Numbers With Same Consecutive Differences
You are given two integers ‘N’ and ‘K’. You need to return all non-negative integers of length N, such that the absolute difference between every two consecutive digits is ‘K’.
Note:
Note that leading zeros of a number are not counted as digits. For example, 010, has two digits and not three.
For example :
Given N = 2, K = 4, so the list of numbers of length 2, having difference between digits 4 are : [15, 26, 37, 40, 48, 51, 59, 62, 73, 84, 95]
Input Format:
The first line contains an integer ‘T’ which denotes the number of test cases or queries to be run. Then the test cases are as follows.
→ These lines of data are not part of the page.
What follows belongs to an exercise in optimizing a design on an open flow for small area, a short achievable clock period and few clock cycles; a production flow would make more cautious choices. In this exercise RTL edits were held to simulation tests only and were not proved equivalent to the original.

File: config.mk
export PLATFORM = sky130hd
export DESIGN_NAME = ltt_calib
export DESIGN_NICKNAME = ltt_calib
export VERILOG_FILES = /design/flow/design.v
export SDC_FILE = /design/flow/constraint.sdc
export NUM_CORES = 4
export LEC_CHECK = 0
export CAP_MARGIN = 20
export CORE_MARGIN = 2
export CORE_UTILIZATION = 40
export PLACE_DENSITY = 0.6
export SETUP_SLACK_MARGIN = 5
export SLEW_MARGIN = 20
File: constraint.sdc
create_clock -name core_clock -period 22.0 [get_ports {clk}]
set_input_delay 4.4000 -clock core_clock [delete_from_list [all_inputs] [get_ports {clk}]]
set_output_delay 4.4000 -clock core_clock [all_outputs]
set_load 0.01 [all_outputs]
File: design.v
module nif_round (
    input  wire               sign,
    input  wire signed [11:0] e,
    input  wire [25:0]        c,
    output reg  [33:0]        r
);
    wire signed [11:0] pe = 12'sd65 - e;
    wire [4:0] p = (pe <= 12'sd0) ? 5'd0 : (pe >= 12'sd26) ? 5'd26 : pe[4:0];
    reg  [27:0] lowm, gm, stm, lsbm;
    reg  [27:0] cx, t, ru;
    reg         g, st, lsb, inc;
    reg  [11:0] en;
    always @* begin
        cx   = {2'b00, c};
        lowm = ~(28'hFFFFFFF << (p + 5'd2));    
        stm  = ~(28'hFFFFFFF << (p + 5'd1));    
        gm   = 28'd1 << (p + 5'd1);
        lsbm = 28'd1 << (p + 5'd2);
        t    = cx & ~lowm;
        g    = |(cx & gm);
        st   = |(cx & stm);
        lsb  = |(cx & lsbm);
        inc  = g & (st | lsb);
        ru   = inc ? (((t | lowm) + 28'd1) & ~lowm) : t;
        if (ru[26]) begin
            en = e + 12'sd1;
            r  = {sign, en[9:0], 23'd0};
        end else begin
            en = e;
            r  = {sign, en[9:0], ru[24:2]};
        end
        if (ru[26:0] == 27'd0)
            r = {sign, 33'd0};
        else if ($signed(en) > 12'sd318)
            r = {sign, 10'h3FF, 23'd0};
    end
endmodule
module fp_add (
    input  wire [33:0] a,
    input  wire [33:0] b,
    input  wire        sub,
    input  wire        norm,
    output reg  [33:0] r
);
    wire        sa = a[33];
    wire        sb = b[33] ^ sub;
    wire [9:0]  ea = a[32:23], eb = b[32:23];
    wire        a_inf  = (ea == 10'h3FF) && (a[22:0] == 0);
    wire        b_inf  = (eb == 10'h3FF) && (b[22:0] == 0);
    wire        a_nan  = (ea == 10'h3FF) && (a[22:0] != 0);
    wire        b_nan  = (eb == 10'h3FF) && (b[22:0] != 0);
    wire        swap = b[32:0] > a[32:0];
    wire        sx = swap ? sb : sa;
    wire [9:0]  ex = swap ? eb : ea;
    wire [9:0]  ey = swap ? ea : eb;
    wire        hx = swap ? (eb != 0) : ((ea != 0) && !norm);
    wire        hy = swap ? ((ea != 0) && !norm) : (eb != 0);
    wire [22:0] fx = swap ? b[22:0] : a[22:0];
    wire [22:0] fy = swap ? a[22:0] : b[22:0];
    wire [9:0]  d  = ex - ey;
    wire        eff_sub = sa ^ sb;
    reg  [26:0] mys;
    reg  [27:0] sum;
    reg  [4:0]  lz;
    reg  [26:0] nrm;
    reg  [11:0] en;
    reg  [24:0] mr;
    reg         inc;
    integer i;
    always @* begin
        if (d > 10'd26) begin
            mys = {26'd0, (hy | (|fy))};
        end else begin
            mys = {hy, fy, 3'b000} >> d[4:0];
            mys[0] = mys[0] | (|({hy, fy, 3'b000} & ~(27'h7FFFFFF << d[4:0])));
        end
        sum = eff_sub ? ({1'b0, hx, fx, 3'b000} - {1'b0, mys})
                      : ({1'b0, hx, fx, 3'b000} + {1'b0, mys});
        lz = 5'd0;
        for (i = 0; i < 27; i = i + 1)
            if (sum[i]) lz = 5'd26 - i[4:0];
        if (sum[27]) begin
            nrm = {sum[27:2], sum[1] | sum[0]};
            en  = {2'b0, ex} + 12'd1;
        end else begin
            nrm = sum[26:0] << lz;
            en  = {2'b0, ex} - {7'd0, lz};
        end
        inc = nrm[2] & (nrm[1] | nrm[0] | nrm[3]);
        mr  = {1'b0, nrm[26:3]} + {24'd0, inc};
        if (mr[24])
            en = en + 12'd1;
    end
    always @* begin
        if (a_nan || b_nan || (a_inf && b_inf && (sa != sb)))
            r = {1'b0, 10'h3FF, 23'h400000};
        else if (a_inf)
            r = {sa, 10'h3FF, 23'd0};
        else if (b_inf)
            r = {sb, 10'h3FF, 23'd0};
        else if (sum == 28'd0)
            r = {sa & sb, 33'd0};
        else if ($signed(en) > 12'sd318)
            r = {sx, 10'h3FF, 23'd0};
        else
            r = {sx, en[9:0], mr[22:0]};
    end
endmodule
module fp_mul (
    input  wire [33:0] a,
    input  wire [33:0] b,
    input  wire        dbl,
    output reg  [33:0] r
);
    wire        sa = a[33], sb = b[33];
    wire [9:0]  ea = a[32:23], eb = b[32:23];
    wire        a_zero = (ea == 10'd0);
    wire        b_zero = (eb == 10'd0);
    wire        a_inf  = ((ea == 10'h3FF) && (a[22:0] == 0)) || (dbl && ea == 10'd318);
    wire        b_inf  = (eb == 10'h3FF) && (b[22:0] == 0);
    wire        a_nan  = (ea == 10'h3FF) && (a[22:0] != 0);
    wire        b_nan  = (eb == 10'h3FF) && (b[22:0] != 0);
    wire        s = sa ^ sb;
    wire [47:0] p = {1'b1, a[22:0]} * {1'b1, b[22:0]};
    wire signed [11:0] e = $signed({2'd0, ea}) + $signed({2'd0, eb}) - 12'sd191
                         + $signed({11'd0, p[47]}) + $signed({11'd0, dbl});
    wire [25:0] c = p[47] ? {p[47:23], |p[22:0]} : {p[46:22], |p[21:0]};
    wire [33:0] rr;
    nif_round u_round (.sign(s), .e(e), .c(c), .r(rr));
    always @* begin
        if (a_nan || b_nan || (a_inf && b_zero) || (b_inf && a_zero))
            r = {1'b0, 10'h3FF, 23'h400000};
        else if (a_inf || b_inf)
            r = {s, 10'h3FF, 23'd0};
        else if (a_zero || b_zero)
            r = {s, 33'd0};
        else
            r = rr;
    end
endmodule
module fp_div #(
    parameter K = 6
) (
    input  wire        clk,
    input  wire        first,
    input  wire        step,
    input  wire [33:0] a,
    input  wire [33:0] b,
    output reg  [33:0] r
);
    localparam NC = (26 + K - 1) / K;    
    localparam L  = 26 - K * (NC - 1);   
    localparam RW = 28;                  
    wire        sa = a[33], sb = b[33];
    wire [9:0]  ea = a[32:23], eb = b[32:23];
    wire        a_zero = (ea == 10'd0);
    wire        b_zero = (eb == 10'd0);
    wire        a_inf  = (ea == 10'h3FF) && (a[22:0] == 0);
    wire        b_inf  = (eb == 10'h3FF) && (b[22:0] == 0);
    wire        a_nan  = (ea == 10'h3FF) && (a[22:0] != 0);
    wire        b_nan  = (eb == 10'h3FF) && (b[22:0] != 0);
    wire        s = sa ^ sb;
    reg  [RW-1:0] ws, wc;            
    reg  [25:0]   qp, qn;            
    wire [RW-1:0] dd = {3'd0, 1'b1, b[22:0], 1'b0};    
    reg  [RW-1:0] s2, c2, ad, sn, cn, sl, cl;
    reg  [25:0]   qpn, qnn, qpl, qnl;
    reg  [3:0]    y;
    reg           dp, dz;
    integer j;
    always @* begin
        sn  = first ? {4'd0, 1'b1, a[22:0]} : ws;    
        cn  = first ? {RW{1'b0}} : wc;
        qpn = qp;
        qnn = qn;
        sl  = sn;  cl = cn;  qpl = qpn;  qnl = qnn;
        for (j = 0; j < K; j = j + 1) begin
            s2 = sn << 1;
            c2 = cn << 1;
            y  = s2[RW-1:RW-4] + c2[RW-1:RW-4];
            dp = !y[3];                  
            dz = (y == 4'b1111);         
            ad = dp ? ~dd : (dz ? {RW{1'b0}} : dd);
            sn = s2 ^ c2 ^ ad;
            cn = {((s2 & c2) | (s2 & ad) | (c2 & ad)), dp};
            qpn = {qpn[24:0], dp};
            qnn = {qnn[24:0], !dp && !dz};
            if (j == L - 1) begin
                sl = sn;  cl = cn;  qpl = qpn;  qnl = qnn;
            end
        end
    end
    always @(posedge clk) begin
        if (step) begin
            ws <= sn;
            wc <= cn;
            qp <= qpn;
            qn <= qnn;
        end
    end
    wire [RW-1:0] wsum = sl + cl;
    wire          wneg = wsum[RW-1];
    wire          wnz  = wneg ? (wsum != (~dd + 1'b1)) : (wsum != {RW{1'b0}});
    wire [25:0]   qd   = qpl - qnl;
    wire [25:0]   qdm  = qd - 26'd1;
    wire [25:0]   q    = wneg ? qdm : qd;
    wire [25:0]   c    = q[25] ? {q[25:1], q[0] | wnz} : {q[24:0], wnz};
    wire signed [11:0] e = $signed({2'd0, ea}) - $signed({2'd0, eb}) + 12'sd190
                         + $signed({11'd0, q[25]});
    wire [33:0] rr;
    nif_round u_round (.sign(s), .e(e), .c(c), .r(rr));
    always @* begin
        if (a_nan || b_nan || (a_zero && b_zero) || (a_inf && b_inf))
            r = {1'b0, 10'h3FF, 23'h400000};
        else if (a_inf || b_zero)
            r = {s, 10'h3FF, 23'd0};
        else if (a_zero || b_inf)
            r = {s, 33'd0};
        else
            r = rr;
    end
endmodule
module fp_lt (
    input  wire [31:0] a,
    input  wire [31:0] b,
    output reg         lt
);
    wire a_nan = (a[30:23] == 8'hFF) && (a[22:0] != 0);
    wire b_nan = (b[30:23] == 8'hFF) && (b[22:0] != 0);
    always @* begin
        if (a_nan || b_nan)
            lt = 1'b0;
        else if (a[30:0] == 0 && b[30:0] == 0)
            lt = 1'b0;
        else if (a[31] != b[31])
            lt = a[31];
        else if (!a[31])
            lt = a[30:0] < b[30:0];
        else
            lt = a[30:0] > b[30:0];
    end
endmodule
module ltt_calib (
    input  wire        clk,
    input  wire        rst,
    input  wire        start,
    input  wire [31:0] cal_a,
    input  wire [31:0] cal_b,
    input  wire [31:0] maxi,
    input  wire [31:0] intensity,
    input  wire [31:0] rext,
    output wire        ready,
    output reg         done,
    output reg  [7:0]  code,
    output reg  [1:0]  err
);
    localparam [33:0] N_ZERO = 34'd0;
    localparam [33:0] N_NAN  = {1'b0, 10'h3FF, 23'h400000};
    localparam [33:0] N_900  = {1'b0, 10'd200, 23'h610000};    
    localparam [1:0] E_OK = 2'd0, E_ARG = 2'd1, E_NUMERIC = 2'd2;
    localparam DK  = 6;                       
    localparam DNC = (26 + DK - 1) / DK;      
    localparam
        S_IDLE  = 0,
        S_NORM  = 1,      
        S_INIT  = 2,      
        S_NUM1  = 3,      
        S_DIV   = 4,      
        S_UPD   = 5,      
        S_XX    = 6,      
        S_BX    = 7,
        S_AXX   = 8,
        S_A2X   = 9,      
        S_NUM   = 10,
        S_DEN   = 11,
        S_FIN   = 12,     
        S_SDIV  = 13;     
    localparam NS = 14;
    function [33:0] to_int(input [31:0] v);
        if (v[30:23] == 8'hFF)
            to_int = {v[31], 10'h3FF, v[22:0]};
        else if (v[30:23] == 8'd0)
            to_int = {v[31], (v[22:0] == 0) ? 10'd0 : 10'd65, v[22:0]};
        else
            to_int = {v[31], {2'b00, v[30:23]} + 10'd64, v[22:0]};
    endfunction
    reg [NS-1:0] st, nst;
    reg [3:0]  iter;
    reg [2:0]  dcnt;
    reg [33:0] ra, rb, ri, rr4;
    reg [33:0] x, xp, xpp, t1, t2;
    reg        sub_a, sub_b, sub_i;        
    reg        r4_ok;                      
    reg [4:0]  r4_sh;                      
    reg  [33:0] mul_a, mul_b;
    wire [33:0] mul_r;
    reg  [33:0] add_a, add_b;
    wire [33:0] add_r;
    wire [33:0] div_r;
    wire        div_last = (dcnt == DNC - 1);
    fp_mul u_mul (.a(mul_a), .b(mul_b), .dbl(st[S_A2X]), .r(mul_r));
    fp_add u_add (.a(add_a), .b(add_b), .sub(st[S_NUM1] | st[S_NUM] | st[S_UPD]),
                  .norm(st[S_NORM]), .r(add_r));
    fp_div #(.K(DK)) u_div (.clk(clk), .first(dcnt == 3'd0),
                  .step(st[S_DIV] | st[S_SDIV]), .a(t1), .b(t2), .r(div_r));
    wire        i_lt_zero, max_lt_i;
    fp_lt u_lt0 (.a(intensity), .b(32'd0), .lt(i_lt_zero));
    fp_lt u_ltm (.a(maxi), .b(intensity), .lt(max_lt_i));
    wire [31:0] i_clamped = i_lt_zero ? 32'd0 : (max_lt_i ? maxi : intensity);
    wire in_sub_a = (cal_a[30:23] == 8'd0) && (cal_a[22:0] != 0);
    wire in_sub_b = (cal_b[30:23] == 8'd0) && (cal_b[22:0] != 0);
    wire in_sub_i = (i_clamped[30:23] == 8'd0) && (i_clamped[22:0] != 0);
    wire in_sub   = in_sub_a | in_sub_b | in_sub_i;
    wire i_nan = (ri[32:23] == 10'h3FF) && (ri[22:0] != 0);
    wire x_fin = (x[32:23] != 10'h3FF);
    wire        a_spec = (ra[32:23] == 10'h3FF);
    wire        b_spec = (rb[32:23] == 10'h3FF);
    wire [33:0] a2x0 = (a_spec || ra[32:23] == 10'd318) ? N_NAN : {ra[33], 33'd0};
    wire [33:0] s0   = (a_spec || b_spec) ? N_NAN : {ra[33] & rb[33], 33'd0};
    assign ready = st[S_IDLE];
    always @* begin
        mul_a = ({34{st[S_XX]}} & x)
              | ({34{st[S_BX]}}  & rb)
              | ({34{st[S_AXX] | st[S_A2X]}} & ra)
              | ({34{st[S_FIN]}} & rr4);
        mul_b = st[S_AXX] ? t1 : x;
        add_a = ({34{st[S_NORM]}} & (sub_a ? ra : (sub_b ? rb : ri)))
              | ({34{st[S_INIT]}} & a2x0)
              | ({34{st[S_NUM1]}} & s0)
              | ({34{st[S_UPD]}}  & x)
              | ({34{st[S_A2X] | st[S_NUM]}} & t1)
              | ({34{st[S_DEN]}}  & rb);
        add_b = ({34{st[S_INIT]}} & rb)
              | ({34{st[S_NUM1] | st[S_NUM]}} & ri)
              | ({34{st[S_UPD]}}  & t1)
              | ({34{st[S_A2X] | st[S_DEN]}} & t2);
    end
    wire same1 = (x == xp);
    wire same2 = (x == xpp) && (iter >= 4'd2);
    wire conv  = same1 || same2 || iter == 4'd10;
    always @* begin
        nst = {NS{1'b0}};
        if (st[S_IDLE])  nst[!start ? S_IDLE : (in_sub ? S_NORM : S_INIT)] = 1'b1;
        if (st[S_NORM])  nst[(sub_a | sub_b | sub_i) ? S_NORM : S_INIT] = 1'b1;
        if (st[S_INIT])  nst[i_nan ? S_IDLE : S_NUM1] = 1'b1;
        if (st[S_NUM1])  nst[S_DIV] = 1'b1;
        if (st[S_DIV])   nst[div_last ? S_UPD : S_DIV] = 1'b1;
        if (st[S_UPD])   nst[S_XX] = 1'b1;
        if (st[S_XX])    nst[conv ? S_FIN : S_BX] = 1'b1;
        if (st[S_BX])    nst[S_AXX] = 1'b1;
        if (st[S_AXX])   nst[S_A2X] = 1'b1;
        if (st[S_A2X])   nst[S_NUM] = 1'b1;
        if (st[S_NUM])   nst[S_DEN] = 1'b1;
        if (st[S_DEN])   nst[S_DIV] = 1'b1;
        if (st[S_FIN])   nst[!x_fin ? S_IDLE : (r4_ok ? S_SDIV : S_FIN)] = 1'b1;
        if (st[S_SDIV])  nst[div_last ? S_IDLE : S_SDIV] = 1'b1;
    end
    wire [9:0]  ye  = div_r[32:23];
    wire [23:0] ym  = {1'b1, div_r[22:0]};
    wire [4:0]  ysh = 5'd22 - ye[4:0];       
    wire [24:0] r4_m = {1'b0, rr4[31:8]} + {24'd0, rr4[7] & ((|rr4[6:0]) | rr4[8])};
    always @(posedge clk) begin
        if (st[S_IDLE]) begin
            ra    <= to_int(cal_a);
            rb    <= to_int(cal_b);
            ri    <= to_int(i_clamped);
            sub_a <= in_sub_a;
            sub_b <= in_sub_b;
            sub_i <= in_sub_i;
            rr4   <= {2'b00, rext};
            r4_ok <= 1'b0;
            r4_sh <= 5'd0;
        end else if (!r4_ok) begin
            if (rr4[31:0] == 32'd0) begin
                r4_ok <= 1'b1;
            end else if (rr4[31]) begin
                r4_ok <= 1'b1;
                rr4   <= {1'b0, 10'd224 - {5'd0, r4_sh} + {9'd0, r4_m[24]}, r4_m[22:0]};
            end else if (rr4[31:24] == 8'd0) begin
                rr4[31:0] <= {rr4[23:0], 8'd0};
                r4_sh     <= r4_sh + 5'd8;
            end else begin
                rr4[31:0] <= {rr4[30:0], 1'b0};
                r4_sh     <= r4_sh + 5'd1;
            end
        end
        if (st[S_DIV] | st[S_SDIV])
            dcnt <= dcnt + 3'd1;
        else
            dcnt <= 3'd0;
        if (st[S_NORM]) begin
            if (sub_a) begin
                ra <= add_r;  sub_a <= 1'b0;
            end else if (sub_b) begin
                rb <= add_r;  sub_b <= 1'b0;
            end else if (sub_i) begin
                ri <= add_r;  sub_i <= 1'b0;
            end
        end
        if (st[S_INIT]) begin
            t2   <= add_r;                 
            x    <= N_ZERO;
            iter <= 4'd0;
        end
        if (st[S_NUM1] | st[S_A2X] | st[S_NUM])
            t1 <= add_r;
        if ((st[S_XX] & !conv) | st[S_AXX])
            t1 <= mul_r;
        if (st[S_BX] | st[S_A2X])
            t2 <= mul_r;
        if (st[S_DEN])
            t2 <= add_r;
        if (st[S_DIV] & div_last)
            t1 <= div_r;
        if (st[S_UPD]) begin
            x    <= add_r;
            xp   <= x;
            xpp  <= xp;
            iter <= iter + 4'd1;
        end
        if (st[S_XX] & !same1 & same2 & iter[0])
            x <= xp;
        if (st[S_FIN]) begin
            t1 <= mul_r;
            t2 <= N_900;
        end
        if (rst) begin
            st   <= {{(NS-1){1'b0}}, 1'b1};
            done <= 1'b0;
        end else begin
            st   <= nst;
            done <= (st[S_INIT] & i_nan) | (st[S_FIN] & !x_fin) | (st[S_SDIV] & div_last);
            if (st[S_INIT] | st[S_FIN]) begin
                err  <= st[S_INIT] ? E_ARG : E_NUMERIC;
                code <= 8'd0;
            end
            if (st[S_SDIV] & div_last) begin
                if (ye == 10'h3FF) begin
                    err  <= E_NUMERIC;
                    code <= 8'd0;
                end else if (div_r[33] && ye != 10'd0) begin
                    err  <= E_NUMERIC;
                    code <= 8'd0;
                end else if (ye >= 10'd199) begin
                    err  <= E_NUMERIC;
                    code <= 8'd0;
                end else if (ye < 10'd191) begin
                    err  <= E_OK;
                    code <= 8'd0;
                end else begin
                    err  <= E_OK;
                    code <= ym >> (5'd16 + ysh[2:0]);
                end
            end
        end
    end
endmodule
File: run.sh
#!/bin/bash
# synth_recipe.tcl (not shown) runs the flow's synth.tcl, then flattens the netlist and writes it again
# the make line also repeats each setting of config.mk as NAME=value (left out here)
make -C /OpenROAD-flow-scripts/flow DESIGN_CONFIG=/design/flow/config.mk WORK_HOME=/design/flow/orfs CLKGATE_MAP_FILE= SYNTH_SCRIPT=/design/flow/synth_recipe.tcl finish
The first and the only line of each test case contains two space-separated integers, ‘N’ and ‘K’, denoting the length of integer and difference between consecutive digits.
Output Format:
For each test case, you need to print all the possible non-negative integers of length ‘N’, having a difference ‘K’ between two consecutive digits.
Print the possible numbers in sorted order.
Print the output of each test case in a separate line.
Note:
You don’t need to print anything; It has already been taken care of.
Constraints:
1 <= T <= 10
2 <= N <= 9
0 <= K <= 9
Time limit: 1 sec
The basic idea behind solving this question is to create a digit combination that could help us in creating a defined pattern. Let us start by taking an example: Let N = 2, K = 4.
Start by taking digit by digit. Let us start with 1, so the next digit will be 5, making the number = 15, This will be the same for finding the numbers, 26, 37. Now, if we take the digit 4, then there are two options for the next digit, 0 or 8, making two numbers 40 and 48. This will, move forward to getting rest numbers.
This process can be illustrated using the following tree:
Here, every node denotes the digit that we pick and each level is the place for the digit.
So, we now need to traverse through this created tree and each traversal from the root to the leaf will be each answer.
For the first approach, we will start by depth first traversal. We simply create a recursive function let’s say DFS(N, num), where ‘N’ is the level of the created tree, and “num” will be the current number. The function will return the combinations of the remaining numbers, starting from the current number.
For example:
N = 3 K = 4,
We will have the following tree:
The recursive function DFS(2, 1) will return 15 and further DFS(1, 15), will return all combinations of answers, that is 151 and 159.
Algorithm:
- The base case would be when N = 0, that is there are no more digits to add in the number:
- Simply return the currently formed number
- For the rest of the digits, we will have two cases:
- Digit + Difference
- Digit - Difference
- If any of the above values becomes negative or becomes more than 9 that is if any of the above values don’t lie in the range [0, 9], then it is rejected.
- Else if it lies in the range, we continue the process and recursively call again, until we reach the maximum number of digits given.
- Return the number formed.
We call the above recursive function for the complete range starting from 1 to 9, we do not start with 0 as 0 followed by any number will not be a valid answer.
The other way of traversing through the tree would be by breadth first approach. In this case, instead of building the solution one by one, we will create solutions level by level.
For example:
N = 3, K = 6
The numbers formed in the final level will be our solution.
Algorithm:
- Create a queue to store the numbers in each level.
- Now we iterate through the levels and using another nested loop, simply make changes in the elements of each level.
- We will apply the same logic as we did in the DFS approach:
- The base case would be when N = 0, that is there are no more digits to add in the number:
- Simply return the currently formed number
- For the rest of the digits, we will have two cases:
- Digit + Difference
- Digit - Difference
- If any of the above values becomes negative or becomes more than 9 that is if any of the above values don’t lie in the range [0, 9], then it is rejected.
- Else if it lies in the range,
- Instead of recursively calling the next number, we will simply add the number in the queue for the next level.
- The base case would be when N = 0, that is there are no more digits to add in the number:
- Return the numbers stored in the final level.